Task details - Your output should be the lines of the data that follow, reproduced exactly from the first through the line bearing "current_design delay_counter".
:::
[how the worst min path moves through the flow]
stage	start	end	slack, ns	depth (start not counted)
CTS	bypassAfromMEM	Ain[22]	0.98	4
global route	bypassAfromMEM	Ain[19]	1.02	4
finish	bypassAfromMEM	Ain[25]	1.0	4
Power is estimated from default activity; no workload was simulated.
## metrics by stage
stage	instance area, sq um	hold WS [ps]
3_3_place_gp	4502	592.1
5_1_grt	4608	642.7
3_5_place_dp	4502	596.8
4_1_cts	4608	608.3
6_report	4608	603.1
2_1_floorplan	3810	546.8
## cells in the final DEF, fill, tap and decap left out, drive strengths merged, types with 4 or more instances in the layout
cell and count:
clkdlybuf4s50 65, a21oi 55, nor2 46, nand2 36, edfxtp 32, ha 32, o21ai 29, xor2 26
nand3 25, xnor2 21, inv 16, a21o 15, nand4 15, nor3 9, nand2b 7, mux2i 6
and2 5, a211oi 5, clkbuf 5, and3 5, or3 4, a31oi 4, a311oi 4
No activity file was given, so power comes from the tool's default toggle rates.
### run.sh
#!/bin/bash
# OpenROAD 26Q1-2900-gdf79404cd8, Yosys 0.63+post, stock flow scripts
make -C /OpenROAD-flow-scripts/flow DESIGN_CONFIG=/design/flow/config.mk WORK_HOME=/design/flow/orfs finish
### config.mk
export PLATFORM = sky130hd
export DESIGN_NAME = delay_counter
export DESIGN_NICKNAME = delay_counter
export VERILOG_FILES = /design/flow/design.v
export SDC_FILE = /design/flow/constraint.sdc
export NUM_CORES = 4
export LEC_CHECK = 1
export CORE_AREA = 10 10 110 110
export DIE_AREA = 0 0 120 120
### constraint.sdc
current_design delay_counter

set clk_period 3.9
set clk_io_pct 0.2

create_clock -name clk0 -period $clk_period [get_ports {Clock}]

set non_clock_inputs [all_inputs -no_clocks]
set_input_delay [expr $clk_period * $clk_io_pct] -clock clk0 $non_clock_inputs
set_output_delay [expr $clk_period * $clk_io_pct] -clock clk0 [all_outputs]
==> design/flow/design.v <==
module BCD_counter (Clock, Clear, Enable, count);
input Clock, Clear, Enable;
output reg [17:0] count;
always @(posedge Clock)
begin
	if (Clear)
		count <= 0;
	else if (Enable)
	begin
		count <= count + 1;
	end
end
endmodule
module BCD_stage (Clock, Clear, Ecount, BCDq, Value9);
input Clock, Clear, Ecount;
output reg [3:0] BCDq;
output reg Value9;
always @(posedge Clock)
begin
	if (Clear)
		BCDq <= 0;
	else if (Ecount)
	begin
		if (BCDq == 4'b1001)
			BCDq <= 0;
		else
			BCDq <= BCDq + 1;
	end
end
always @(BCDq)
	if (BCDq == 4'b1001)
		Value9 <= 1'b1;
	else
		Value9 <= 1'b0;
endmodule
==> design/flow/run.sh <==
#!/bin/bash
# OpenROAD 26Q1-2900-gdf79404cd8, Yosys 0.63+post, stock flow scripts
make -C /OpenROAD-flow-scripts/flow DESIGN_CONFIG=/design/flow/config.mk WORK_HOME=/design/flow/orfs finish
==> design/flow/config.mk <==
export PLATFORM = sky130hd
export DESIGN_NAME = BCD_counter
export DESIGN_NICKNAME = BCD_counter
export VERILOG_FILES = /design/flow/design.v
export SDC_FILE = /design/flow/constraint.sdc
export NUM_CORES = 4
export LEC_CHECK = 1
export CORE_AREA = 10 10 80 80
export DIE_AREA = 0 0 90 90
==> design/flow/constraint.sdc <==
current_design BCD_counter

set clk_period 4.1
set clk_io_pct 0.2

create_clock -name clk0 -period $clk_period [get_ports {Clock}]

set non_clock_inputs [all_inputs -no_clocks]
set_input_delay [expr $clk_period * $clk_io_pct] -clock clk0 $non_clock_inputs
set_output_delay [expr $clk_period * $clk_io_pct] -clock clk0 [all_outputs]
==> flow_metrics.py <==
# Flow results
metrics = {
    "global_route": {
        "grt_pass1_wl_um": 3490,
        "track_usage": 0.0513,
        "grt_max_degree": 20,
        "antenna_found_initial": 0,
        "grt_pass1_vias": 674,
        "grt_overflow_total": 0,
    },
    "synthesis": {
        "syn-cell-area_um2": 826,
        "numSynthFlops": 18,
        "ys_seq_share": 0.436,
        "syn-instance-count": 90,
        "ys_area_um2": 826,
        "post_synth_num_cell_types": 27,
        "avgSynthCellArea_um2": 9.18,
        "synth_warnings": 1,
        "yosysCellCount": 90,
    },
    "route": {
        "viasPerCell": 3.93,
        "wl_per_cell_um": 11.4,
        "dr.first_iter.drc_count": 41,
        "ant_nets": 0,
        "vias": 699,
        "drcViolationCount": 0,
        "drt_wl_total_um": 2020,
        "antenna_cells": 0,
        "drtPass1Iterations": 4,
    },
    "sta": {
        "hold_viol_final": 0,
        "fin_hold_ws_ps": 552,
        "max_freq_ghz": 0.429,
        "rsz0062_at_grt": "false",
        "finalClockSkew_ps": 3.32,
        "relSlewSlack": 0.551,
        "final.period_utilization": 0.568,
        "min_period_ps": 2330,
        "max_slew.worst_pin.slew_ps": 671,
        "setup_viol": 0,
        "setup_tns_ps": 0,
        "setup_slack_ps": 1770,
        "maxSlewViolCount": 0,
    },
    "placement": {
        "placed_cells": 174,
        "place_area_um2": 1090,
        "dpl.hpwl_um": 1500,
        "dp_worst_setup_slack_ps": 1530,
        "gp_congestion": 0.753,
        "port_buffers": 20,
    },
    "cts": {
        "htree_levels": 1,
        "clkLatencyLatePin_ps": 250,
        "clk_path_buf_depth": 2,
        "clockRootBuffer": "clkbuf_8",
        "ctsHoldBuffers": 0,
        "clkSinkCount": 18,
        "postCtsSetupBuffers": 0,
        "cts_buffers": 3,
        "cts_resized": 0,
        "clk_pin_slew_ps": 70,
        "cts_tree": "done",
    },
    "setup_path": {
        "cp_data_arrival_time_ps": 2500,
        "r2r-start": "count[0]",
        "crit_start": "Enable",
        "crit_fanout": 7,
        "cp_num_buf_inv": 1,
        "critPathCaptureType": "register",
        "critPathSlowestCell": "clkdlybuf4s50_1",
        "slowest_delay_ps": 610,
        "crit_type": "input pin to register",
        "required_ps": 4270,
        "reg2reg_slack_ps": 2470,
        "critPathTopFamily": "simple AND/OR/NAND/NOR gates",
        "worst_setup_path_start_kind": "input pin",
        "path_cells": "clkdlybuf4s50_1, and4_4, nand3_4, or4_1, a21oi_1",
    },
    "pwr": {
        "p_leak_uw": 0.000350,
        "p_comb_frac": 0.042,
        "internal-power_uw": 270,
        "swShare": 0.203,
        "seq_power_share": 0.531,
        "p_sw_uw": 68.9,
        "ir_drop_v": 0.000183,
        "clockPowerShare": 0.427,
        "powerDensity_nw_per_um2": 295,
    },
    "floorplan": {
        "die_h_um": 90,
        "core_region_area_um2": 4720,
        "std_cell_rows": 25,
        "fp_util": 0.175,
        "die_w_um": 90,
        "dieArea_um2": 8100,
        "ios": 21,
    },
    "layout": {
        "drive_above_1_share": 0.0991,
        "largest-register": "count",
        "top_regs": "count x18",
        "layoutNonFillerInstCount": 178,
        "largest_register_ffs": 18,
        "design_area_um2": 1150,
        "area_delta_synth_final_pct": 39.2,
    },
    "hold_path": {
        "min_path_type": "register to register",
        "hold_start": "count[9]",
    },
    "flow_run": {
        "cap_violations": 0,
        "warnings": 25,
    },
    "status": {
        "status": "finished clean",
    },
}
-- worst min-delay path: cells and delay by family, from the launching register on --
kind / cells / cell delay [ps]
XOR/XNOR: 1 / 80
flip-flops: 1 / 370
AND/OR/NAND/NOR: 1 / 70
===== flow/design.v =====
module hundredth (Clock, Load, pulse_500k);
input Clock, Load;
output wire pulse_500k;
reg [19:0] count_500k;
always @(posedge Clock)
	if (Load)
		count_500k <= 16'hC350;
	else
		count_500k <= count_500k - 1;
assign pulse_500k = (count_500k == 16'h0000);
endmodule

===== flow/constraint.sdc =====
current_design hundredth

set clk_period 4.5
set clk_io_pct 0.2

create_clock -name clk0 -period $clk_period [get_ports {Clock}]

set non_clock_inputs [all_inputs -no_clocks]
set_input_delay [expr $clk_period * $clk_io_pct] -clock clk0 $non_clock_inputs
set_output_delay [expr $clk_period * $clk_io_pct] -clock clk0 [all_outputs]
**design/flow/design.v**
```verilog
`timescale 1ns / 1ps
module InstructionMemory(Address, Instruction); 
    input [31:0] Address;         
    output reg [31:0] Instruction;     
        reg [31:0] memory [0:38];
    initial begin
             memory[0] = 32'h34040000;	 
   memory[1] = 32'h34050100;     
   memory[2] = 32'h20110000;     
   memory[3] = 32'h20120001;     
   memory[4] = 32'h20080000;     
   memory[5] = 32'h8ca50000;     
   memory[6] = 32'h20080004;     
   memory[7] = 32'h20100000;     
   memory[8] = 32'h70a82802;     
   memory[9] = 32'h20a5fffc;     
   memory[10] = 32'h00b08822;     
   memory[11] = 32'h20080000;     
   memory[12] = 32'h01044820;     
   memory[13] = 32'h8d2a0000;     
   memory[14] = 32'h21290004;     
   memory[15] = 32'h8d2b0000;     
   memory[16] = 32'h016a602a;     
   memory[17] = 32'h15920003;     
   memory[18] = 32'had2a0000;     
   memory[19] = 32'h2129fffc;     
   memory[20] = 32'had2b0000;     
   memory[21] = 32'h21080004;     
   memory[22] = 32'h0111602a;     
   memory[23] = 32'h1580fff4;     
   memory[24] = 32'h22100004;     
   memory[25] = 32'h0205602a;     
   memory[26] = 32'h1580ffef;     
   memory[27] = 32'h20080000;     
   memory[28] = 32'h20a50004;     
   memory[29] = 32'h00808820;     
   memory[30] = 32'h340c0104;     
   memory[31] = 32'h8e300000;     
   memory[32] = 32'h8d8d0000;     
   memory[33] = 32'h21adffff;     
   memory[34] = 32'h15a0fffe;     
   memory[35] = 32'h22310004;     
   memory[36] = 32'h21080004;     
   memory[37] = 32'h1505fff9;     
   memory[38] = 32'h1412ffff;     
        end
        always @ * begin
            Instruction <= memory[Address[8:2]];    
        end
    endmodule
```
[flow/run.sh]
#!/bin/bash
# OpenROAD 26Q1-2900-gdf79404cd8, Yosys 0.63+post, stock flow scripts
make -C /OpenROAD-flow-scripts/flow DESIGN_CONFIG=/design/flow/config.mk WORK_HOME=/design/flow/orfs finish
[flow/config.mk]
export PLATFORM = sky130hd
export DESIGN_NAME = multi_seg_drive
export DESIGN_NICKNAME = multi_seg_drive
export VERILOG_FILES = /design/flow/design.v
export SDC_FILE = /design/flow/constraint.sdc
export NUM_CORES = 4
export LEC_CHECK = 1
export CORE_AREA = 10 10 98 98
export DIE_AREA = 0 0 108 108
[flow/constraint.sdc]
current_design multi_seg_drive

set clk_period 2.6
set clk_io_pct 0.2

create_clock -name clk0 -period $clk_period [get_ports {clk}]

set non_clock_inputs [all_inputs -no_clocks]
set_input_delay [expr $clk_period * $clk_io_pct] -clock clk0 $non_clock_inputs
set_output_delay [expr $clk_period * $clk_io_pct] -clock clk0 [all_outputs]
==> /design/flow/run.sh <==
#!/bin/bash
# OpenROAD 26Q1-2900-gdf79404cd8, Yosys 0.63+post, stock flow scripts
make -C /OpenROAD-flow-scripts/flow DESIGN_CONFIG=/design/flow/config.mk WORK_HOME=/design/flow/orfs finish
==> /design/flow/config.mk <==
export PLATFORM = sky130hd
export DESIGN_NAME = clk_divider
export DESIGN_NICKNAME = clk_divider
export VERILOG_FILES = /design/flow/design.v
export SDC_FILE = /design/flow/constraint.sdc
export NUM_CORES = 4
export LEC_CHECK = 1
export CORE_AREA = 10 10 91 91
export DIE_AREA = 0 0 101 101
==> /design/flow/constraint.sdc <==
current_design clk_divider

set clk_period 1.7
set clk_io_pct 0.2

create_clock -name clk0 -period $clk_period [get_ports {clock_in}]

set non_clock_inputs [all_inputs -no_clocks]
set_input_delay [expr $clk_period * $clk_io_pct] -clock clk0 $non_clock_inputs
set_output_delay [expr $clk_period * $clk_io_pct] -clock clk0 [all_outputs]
:::
Output for this exercise -
[how the worst min path moves through the flow]
stage	start	end	slack, ns	depth (start not counted)
CTS	bypassAfromMEM	Ain[22]	0.98	4
global route	bypassAfromMEM	Ain[19]	1.02	4
finish	bypassAfromMEM	Ain[25]	1.0	4
Power is estimated from default activity; no workload was simulated.
## metrics by stage
stage	instance area, sq um	hold WS [ps]
3_3_place_gp	4502	592.1
5_1_grt	4608	642.7
3_5_place_dp	4502	596.8
4_1_cts	4608	608.3
6_report	4608	603.1
2_1_floorplan	3810	546.8
## cells in the final DEF, fill, tap and decap left out, drive strengths merged, types with 4 or more instances in the layout
cell and count:
clkdlybuf4s50 65, a21oi 55, nor2 46, nand2 36, edfxtp 32, ha 32, o21ai 29, xor2 26
nand3 25, xnor2 21, inv 16, a21o 15, nand4 15, nor3 9, nand2b 7, mux2i 6
and2 5, a211oi 5, clkbuf 5, and3 5, or3 4, a31oi 4, a311oi 4
No activity file was given, so power comes from the tool's default toggle rates.
### run.sh
#!/bin/bash
# OpenROAD 26Q1-2900-gdf79404cd8, Yosys 0.63+post, stock flow scripts
make -C /OpenROAD-flow-scripts/flow DESIGN_CONFIG=/design/flow/config.mk WORK_HOME=/design/flow/orfs finish
### config.mk
export PLATFORM = sky130hd
export DESIGN_NAME = delay_counter
export DESIGN_NICKNAME = delay_counter
export VERILOG_FILES = /design/flow/design.v
export SDC_FILE = /design/flow/constraint.sdc
export NUM_CORES = 4
export LEC_CHECK = 1
export CORE_AREA = 10 10 110 110
export DIE_AREA = 0 0 120 120
### constraint.sdc
current_design delay_counter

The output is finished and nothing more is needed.